Task statement: Below is a listing. Set down exactly the lines from the one containing "max reg2reg |" through the one containing "6_report: 7.65 / 0.477 / 0.453 / 42100", both ends included, and leave out the rest.

Data:
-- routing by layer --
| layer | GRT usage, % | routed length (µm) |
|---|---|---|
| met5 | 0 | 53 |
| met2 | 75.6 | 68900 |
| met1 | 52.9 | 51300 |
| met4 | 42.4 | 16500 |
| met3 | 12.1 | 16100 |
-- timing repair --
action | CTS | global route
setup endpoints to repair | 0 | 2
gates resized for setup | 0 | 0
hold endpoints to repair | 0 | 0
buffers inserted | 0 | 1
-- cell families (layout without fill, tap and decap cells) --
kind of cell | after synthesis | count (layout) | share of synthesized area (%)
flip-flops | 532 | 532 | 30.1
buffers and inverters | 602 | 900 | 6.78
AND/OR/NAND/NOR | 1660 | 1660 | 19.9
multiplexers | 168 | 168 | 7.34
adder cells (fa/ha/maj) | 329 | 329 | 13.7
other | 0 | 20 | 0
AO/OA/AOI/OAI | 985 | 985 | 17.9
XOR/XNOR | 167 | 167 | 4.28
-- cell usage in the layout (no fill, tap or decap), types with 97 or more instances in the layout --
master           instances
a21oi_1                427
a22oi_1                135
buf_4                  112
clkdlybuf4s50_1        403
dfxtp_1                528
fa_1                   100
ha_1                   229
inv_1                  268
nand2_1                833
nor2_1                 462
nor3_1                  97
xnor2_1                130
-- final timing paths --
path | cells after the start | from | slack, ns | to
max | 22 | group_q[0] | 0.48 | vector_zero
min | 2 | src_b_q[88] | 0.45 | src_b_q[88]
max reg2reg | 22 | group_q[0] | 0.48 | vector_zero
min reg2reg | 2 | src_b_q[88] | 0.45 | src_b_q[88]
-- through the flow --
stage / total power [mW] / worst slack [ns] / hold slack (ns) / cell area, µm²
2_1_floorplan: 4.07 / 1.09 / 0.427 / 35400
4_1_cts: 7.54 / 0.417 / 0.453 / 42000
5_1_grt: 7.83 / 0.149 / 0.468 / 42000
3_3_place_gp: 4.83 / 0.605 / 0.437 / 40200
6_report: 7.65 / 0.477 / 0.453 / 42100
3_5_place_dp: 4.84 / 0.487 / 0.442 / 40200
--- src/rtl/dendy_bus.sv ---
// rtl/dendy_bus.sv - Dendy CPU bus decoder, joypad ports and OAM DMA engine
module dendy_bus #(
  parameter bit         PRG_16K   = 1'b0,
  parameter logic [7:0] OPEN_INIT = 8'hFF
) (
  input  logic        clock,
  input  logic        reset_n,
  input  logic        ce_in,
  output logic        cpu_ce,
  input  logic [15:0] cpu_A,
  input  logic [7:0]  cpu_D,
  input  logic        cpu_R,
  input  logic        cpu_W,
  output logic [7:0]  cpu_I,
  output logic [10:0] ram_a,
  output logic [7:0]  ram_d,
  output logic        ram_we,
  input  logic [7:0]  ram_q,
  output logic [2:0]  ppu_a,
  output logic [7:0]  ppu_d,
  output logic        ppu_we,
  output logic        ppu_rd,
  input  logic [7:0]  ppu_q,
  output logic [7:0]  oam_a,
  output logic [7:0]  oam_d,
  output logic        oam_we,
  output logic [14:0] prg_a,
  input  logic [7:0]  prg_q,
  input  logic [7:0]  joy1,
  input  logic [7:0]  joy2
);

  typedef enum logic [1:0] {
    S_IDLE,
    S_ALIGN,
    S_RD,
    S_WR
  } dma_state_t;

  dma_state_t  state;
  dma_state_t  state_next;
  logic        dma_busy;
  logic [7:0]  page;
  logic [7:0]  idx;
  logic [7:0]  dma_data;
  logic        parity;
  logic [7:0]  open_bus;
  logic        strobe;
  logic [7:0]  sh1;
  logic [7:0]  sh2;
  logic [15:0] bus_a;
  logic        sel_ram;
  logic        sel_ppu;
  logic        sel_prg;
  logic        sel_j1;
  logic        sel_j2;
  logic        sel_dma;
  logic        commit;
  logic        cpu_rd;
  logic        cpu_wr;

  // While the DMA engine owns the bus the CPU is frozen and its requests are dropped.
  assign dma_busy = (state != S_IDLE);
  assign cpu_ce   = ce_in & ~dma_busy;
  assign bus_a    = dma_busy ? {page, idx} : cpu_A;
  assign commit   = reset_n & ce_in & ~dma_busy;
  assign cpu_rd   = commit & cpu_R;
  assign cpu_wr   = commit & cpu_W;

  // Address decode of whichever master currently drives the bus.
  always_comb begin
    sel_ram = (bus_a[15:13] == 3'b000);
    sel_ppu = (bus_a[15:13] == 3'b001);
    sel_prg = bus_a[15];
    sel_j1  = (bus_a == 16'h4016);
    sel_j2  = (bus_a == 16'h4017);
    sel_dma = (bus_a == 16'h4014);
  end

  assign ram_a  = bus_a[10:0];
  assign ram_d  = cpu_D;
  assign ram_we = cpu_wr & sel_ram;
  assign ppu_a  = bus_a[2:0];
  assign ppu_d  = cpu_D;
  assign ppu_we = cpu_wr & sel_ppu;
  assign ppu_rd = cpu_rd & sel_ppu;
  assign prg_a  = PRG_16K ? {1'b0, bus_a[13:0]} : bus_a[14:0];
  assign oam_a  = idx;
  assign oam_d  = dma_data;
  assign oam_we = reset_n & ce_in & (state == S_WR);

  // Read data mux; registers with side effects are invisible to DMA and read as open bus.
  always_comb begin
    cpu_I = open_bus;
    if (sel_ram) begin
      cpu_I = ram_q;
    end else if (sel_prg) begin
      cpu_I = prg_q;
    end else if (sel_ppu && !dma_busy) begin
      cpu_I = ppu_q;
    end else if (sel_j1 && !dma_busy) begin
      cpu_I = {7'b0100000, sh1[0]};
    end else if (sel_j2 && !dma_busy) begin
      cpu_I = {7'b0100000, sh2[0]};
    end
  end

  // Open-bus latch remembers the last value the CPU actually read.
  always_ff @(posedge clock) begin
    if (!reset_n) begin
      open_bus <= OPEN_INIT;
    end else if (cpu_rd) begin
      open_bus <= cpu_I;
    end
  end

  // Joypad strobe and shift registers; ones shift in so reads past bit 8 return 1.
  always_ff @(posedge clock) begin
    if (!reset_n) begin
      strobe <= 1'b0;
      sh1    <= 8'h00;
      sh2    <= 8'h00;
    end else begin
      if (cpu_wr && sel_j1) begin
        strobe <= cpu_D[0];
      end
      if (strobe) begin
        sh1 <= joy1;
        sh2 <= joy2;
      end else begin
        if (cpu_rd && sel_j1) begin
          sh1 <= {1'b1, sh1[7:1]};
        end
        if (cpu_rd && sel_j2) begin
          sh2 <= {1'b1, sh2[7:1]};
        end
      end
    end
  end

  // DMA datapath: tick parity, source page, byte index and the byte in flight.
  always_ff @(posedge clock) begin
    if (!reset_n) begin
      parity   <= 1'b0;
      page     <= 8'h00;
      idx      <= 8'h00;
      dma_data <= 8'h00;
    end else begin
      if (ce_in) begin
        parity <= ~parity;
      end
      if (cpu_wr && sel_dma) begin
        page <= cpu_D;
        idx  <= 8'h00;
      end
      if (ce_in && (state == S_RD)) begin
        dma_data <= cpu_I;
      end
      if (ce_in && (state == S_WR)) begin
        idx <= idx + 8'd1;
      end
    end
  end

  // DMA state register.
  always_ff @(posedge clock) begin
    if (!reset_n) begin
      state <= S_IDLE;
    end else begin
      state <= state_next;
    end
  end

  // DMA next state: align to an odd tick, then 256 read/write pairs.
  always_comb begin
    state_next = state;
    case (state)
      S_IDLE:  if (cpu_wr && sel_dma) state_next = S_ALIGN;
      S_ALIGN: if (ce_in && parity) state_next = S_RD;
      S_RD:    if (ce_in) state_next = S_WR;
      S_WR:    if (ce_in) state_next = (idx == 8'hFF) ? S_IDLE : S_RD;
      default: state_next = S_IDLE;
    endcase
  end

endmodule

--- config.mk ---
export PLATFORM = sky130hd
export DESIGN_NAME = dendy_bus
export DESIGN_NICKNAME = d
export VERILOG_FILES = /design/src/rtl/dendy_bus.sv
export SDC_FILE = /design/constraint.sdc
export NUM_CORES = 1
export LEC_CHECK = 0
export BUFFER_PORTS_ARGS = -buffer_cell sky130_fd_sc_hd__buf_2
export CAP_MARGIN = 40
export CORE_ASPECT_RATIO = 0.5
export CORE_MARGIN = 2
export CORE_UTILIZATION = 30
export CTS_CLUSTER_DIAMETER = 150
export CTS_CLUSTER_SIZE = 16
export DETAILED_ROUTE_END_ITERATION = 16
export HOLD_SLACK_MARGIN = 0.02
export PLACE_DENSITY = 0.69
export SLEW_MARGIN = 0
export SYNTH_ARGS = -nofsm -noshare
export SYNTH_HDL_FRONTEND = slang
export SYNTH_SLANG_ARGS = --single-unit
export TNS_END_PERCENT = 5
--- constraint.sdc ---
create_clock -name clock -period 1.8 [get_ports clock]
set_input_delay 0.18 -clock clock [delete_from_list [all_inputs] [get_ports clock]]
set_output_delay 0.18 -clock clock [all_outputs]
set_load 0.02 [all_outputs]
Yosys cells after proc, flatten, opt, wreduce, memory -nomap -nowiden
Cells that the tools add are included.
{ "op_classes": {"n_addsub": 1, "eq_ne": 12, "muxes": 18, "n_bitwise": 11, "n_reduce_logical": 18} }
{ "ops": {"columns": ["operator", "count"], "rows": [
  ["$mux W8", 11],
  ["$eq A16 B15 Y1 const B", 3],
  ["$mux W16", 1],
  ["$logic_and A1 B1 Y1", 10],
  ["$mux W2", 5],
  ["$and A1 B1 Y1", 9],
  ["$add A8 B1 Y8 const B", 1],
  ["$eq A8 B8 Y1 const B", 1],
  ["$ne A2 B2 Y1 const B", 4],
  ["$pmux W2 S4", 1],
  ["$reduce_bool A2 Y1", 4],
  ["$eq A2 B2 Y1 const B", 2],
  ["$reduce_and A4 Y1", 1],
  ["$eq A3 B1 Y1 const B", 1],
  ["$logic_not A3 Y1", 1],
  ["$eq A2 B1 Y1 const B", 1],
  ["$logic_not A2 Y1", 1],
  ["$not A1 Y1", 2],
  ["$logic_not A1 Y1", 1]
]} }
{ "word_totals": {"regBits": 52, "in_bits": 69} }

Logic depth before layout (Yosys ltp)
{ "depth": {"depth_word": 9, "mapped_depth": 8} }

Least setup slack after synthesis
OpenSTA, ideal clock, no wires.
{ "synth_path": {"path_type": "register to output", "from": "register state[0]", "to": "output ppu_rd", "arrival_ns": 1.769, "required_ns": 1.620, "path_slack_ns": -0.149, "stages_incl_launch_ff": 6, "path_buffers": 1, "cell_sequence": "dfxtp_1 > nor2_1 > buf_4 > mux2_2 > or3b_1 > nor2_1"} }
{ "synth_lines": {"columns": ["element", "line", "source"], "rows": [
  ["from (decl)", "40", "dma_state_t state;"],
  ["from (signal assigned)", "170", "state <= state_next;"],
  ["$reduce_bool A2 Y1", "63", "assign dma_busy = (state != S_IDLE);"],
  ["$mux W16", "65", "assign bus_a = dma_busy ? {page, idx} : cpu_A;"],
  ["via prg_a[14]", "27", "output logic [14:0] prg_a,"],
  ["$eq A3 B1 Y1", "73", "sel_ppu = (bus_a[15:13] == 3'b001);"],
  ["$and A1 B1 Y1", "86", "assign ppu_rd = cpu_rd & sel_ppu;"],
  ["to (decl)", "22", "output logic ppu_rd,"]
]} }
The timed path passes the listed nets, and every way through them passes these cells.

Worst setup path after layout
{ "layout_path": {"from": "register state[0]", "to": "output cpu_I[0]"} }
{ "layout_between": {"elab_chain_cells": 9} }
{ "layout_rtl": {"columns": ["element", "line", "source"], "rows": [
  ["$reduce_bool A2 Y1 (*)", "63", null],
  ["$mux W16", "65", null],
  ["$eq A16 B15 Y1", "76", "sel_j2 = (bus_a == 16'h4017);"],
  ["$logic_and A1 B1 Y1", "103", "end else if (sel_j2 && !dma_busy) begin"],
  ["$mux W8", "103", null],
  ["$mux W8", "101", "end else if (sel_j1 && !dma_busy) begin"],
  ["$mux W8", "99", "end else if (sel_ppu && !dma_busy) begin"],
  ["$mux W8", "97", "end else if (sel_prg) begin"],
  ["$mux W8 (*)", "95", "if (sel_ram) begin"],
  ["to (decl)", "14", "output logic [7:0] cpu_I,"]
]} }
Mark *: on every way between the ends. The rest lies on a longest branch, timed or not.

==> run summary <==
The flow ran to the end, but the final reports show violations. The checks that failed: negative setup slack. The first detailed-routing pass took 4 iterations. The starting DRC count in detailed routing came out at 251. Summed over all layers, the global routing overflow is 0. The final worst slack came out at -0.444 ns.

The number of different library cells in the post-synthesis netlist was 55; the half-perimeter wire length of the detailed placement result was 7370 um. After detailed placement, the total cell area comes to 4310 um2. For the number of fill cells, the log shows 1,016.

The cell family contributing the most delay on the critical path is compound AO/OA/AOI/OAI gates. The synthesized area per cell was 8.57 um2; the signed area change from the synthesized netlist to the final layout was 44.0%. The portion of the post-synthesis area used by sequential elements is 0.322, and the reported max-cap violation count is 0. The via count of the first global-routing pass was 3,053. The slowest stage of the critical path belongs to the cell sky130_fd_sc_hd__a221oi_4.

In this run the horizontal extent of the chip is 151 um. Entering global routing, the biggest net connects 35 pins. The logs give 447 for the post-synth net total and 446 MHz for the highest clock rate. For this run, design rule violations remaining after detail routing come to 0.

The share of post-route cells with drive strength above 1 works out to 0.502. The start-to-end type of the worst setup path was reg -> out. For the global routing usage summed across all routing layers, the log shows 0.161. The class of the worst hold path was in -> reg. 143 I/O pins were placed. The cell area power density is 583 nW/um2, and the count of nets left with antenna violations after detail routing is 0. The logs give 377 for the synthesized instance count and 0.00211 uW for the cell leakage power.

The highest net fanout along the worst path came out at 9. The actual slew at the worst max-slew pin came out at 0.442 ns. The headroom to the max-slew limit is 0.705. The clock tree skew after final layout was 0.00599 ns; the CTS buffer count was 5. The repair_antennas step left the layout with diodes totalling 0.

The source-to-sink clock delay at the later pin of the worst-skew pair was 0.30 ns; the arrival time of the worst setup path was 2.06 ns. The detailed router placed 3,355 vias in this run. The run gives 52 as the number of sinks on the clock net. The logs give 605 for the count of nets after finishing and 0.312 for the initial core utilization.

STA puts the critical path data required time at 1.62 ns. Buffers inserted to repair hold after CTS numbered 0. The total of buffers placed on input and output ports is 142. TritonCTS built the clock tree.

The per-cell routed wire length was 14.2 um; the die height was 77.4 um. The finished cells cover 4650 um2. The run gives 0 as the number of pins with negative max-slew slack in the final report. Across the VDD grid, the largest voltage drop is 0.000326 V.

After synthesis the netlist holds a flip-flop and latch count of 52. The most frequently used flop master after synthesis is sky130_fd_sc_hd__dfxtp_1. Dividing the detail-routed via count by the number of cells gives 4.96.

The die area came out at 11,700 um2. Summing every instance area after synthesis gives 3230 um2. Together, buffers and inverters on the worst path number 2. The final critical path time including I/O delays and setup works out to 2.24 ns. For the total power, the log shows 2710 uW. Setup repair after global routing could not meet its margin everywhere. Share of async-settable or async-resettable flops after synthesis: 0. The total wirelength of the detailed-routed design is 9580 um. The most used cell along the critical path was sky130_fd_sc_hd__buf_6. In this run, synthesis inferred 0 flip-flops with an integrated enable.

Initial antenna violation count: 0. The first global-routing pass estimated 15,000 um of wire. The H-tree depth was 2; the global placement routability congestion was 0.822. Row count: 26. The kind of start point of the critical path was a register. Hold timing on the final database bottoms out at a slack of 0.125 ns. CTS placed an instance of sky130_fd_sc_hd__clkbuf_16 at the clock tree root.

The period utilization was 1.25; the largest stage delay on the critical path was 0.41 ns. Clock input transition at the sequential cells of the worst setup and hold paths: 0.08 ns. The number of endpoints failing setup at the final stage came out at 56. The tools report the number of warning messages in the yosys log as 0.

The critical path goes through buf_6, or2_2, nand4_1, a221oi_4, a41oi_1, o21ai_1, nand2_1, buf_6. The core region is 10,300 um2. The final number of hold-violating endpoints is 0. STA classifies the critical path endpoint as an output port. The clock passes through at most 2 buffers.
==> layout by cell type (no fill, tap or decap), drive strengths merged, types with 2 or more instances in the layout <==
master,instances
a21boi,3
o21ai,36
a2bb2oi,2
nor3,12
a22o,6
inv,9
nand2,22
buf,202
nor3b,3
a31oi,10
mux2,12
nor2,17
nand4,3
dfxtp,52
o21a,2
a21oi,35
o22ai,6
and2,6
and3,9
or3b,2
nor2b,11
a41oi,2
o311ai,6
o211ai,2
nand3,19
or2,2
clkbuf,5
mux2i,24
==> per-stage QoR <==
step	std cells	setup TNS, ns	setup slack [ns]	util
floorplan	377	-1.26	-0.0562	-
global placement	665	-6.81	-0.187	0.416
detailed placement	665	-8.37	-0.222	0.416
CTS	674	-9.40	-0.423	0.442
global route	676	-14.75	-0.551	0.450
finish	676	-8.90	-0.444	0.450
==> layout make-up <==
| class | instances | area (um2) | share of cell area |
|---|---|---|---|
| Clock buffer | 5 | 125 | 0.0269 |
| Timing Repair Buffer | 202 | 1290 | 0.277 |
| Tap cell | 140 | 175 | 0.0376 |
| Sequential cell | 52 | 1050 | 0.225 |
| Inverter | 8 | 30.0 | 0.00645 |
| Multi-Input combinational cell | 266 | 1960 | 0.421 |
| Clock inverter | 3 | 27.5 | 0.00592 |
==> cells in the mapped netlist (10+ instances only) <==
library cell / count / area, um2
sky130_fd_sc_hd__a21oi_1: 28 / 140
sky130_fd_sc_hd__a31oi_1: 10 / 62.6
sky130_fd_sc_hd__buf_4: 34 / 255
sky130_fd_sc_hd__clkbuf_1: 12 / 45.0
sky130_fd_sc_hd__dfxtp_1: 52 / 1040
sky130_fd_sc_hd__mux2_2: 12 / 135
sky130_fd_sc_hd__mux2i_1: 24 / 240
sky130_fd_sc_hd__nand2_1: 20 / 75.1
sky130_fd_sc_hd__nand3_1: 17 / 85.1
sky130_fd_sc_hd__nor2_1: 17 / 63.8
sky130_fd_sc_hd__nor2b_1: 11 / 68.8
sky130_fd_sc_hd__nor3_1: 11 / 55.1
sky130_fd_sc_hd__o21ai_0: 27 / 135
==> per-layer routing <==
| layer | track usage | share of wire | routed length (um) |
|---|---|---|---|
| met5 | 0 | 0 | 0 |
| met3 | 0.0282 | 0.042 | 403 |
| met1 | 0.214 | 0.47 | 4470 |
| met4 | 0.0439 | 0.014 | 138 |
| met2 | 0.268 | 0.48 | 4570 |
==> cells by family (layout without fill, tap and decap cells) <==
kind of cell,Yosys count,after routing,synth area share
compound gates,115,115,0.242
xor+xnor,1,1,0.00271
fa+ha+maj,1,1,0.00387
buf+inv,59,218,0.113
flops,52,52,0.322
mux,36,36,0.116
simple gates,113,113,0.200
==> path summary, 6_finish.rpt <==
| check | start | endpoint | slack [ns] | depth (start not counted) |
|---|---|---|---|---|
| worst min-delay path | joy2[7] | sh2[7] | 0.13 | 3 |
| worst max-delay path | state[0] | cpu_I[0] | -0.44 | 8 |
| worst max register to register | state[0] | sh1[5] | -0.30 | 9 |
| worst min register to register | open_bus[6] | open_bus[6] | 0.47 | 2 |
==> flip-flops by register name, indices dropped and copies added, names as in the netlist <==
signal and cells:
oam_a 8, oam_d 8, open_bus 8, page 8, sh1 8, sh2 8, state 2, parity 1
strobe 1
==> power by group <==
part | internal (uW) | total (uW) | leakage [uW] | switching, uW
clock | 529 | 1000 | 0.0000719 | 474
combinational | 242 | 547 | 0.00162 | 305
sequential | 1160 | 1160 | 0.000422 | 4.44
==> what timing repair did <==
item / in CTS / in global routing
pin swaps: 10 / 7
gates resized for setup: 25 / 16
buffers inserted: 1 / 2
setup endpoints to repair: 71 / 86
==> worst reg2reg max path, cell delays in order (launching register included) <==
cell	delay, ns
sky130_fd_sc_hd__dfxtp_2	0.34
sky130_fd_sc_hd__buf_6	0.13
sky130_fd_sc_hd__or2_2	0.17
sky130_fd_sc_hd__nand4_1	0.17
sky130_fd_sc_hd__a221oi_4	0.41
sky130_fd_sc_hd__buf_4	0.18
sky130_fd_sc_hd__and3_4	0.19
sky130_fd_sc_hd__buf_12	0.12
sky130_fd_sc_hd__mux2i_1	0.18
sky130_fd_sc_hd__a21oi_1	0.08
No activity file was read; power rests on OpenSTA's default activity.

Final answer:
max reg2reg | 22 | group_q[0] | 0.48 | vector_zero
min reg2reg | 2 | src_b_q[88] | 0.45 | src_b_q[88]
-- through the flow --
stage / total power [mW] / worst slack [ns] / hold slack (ns) / cell area, µm²
2_1_floorplan: 4.07 / 1.09 / 0.427 / 35400
4_1_cts: 7.54 / 0.417 / 0.453 / 42000
5_1_grt: 7.83 / 0.149 / 0.468 / 42000
3_3_place_gp: 4.83 / 0.605 / 0.437 / 40200
6_report: 7.65 / 0.477 / 0.453 / 42100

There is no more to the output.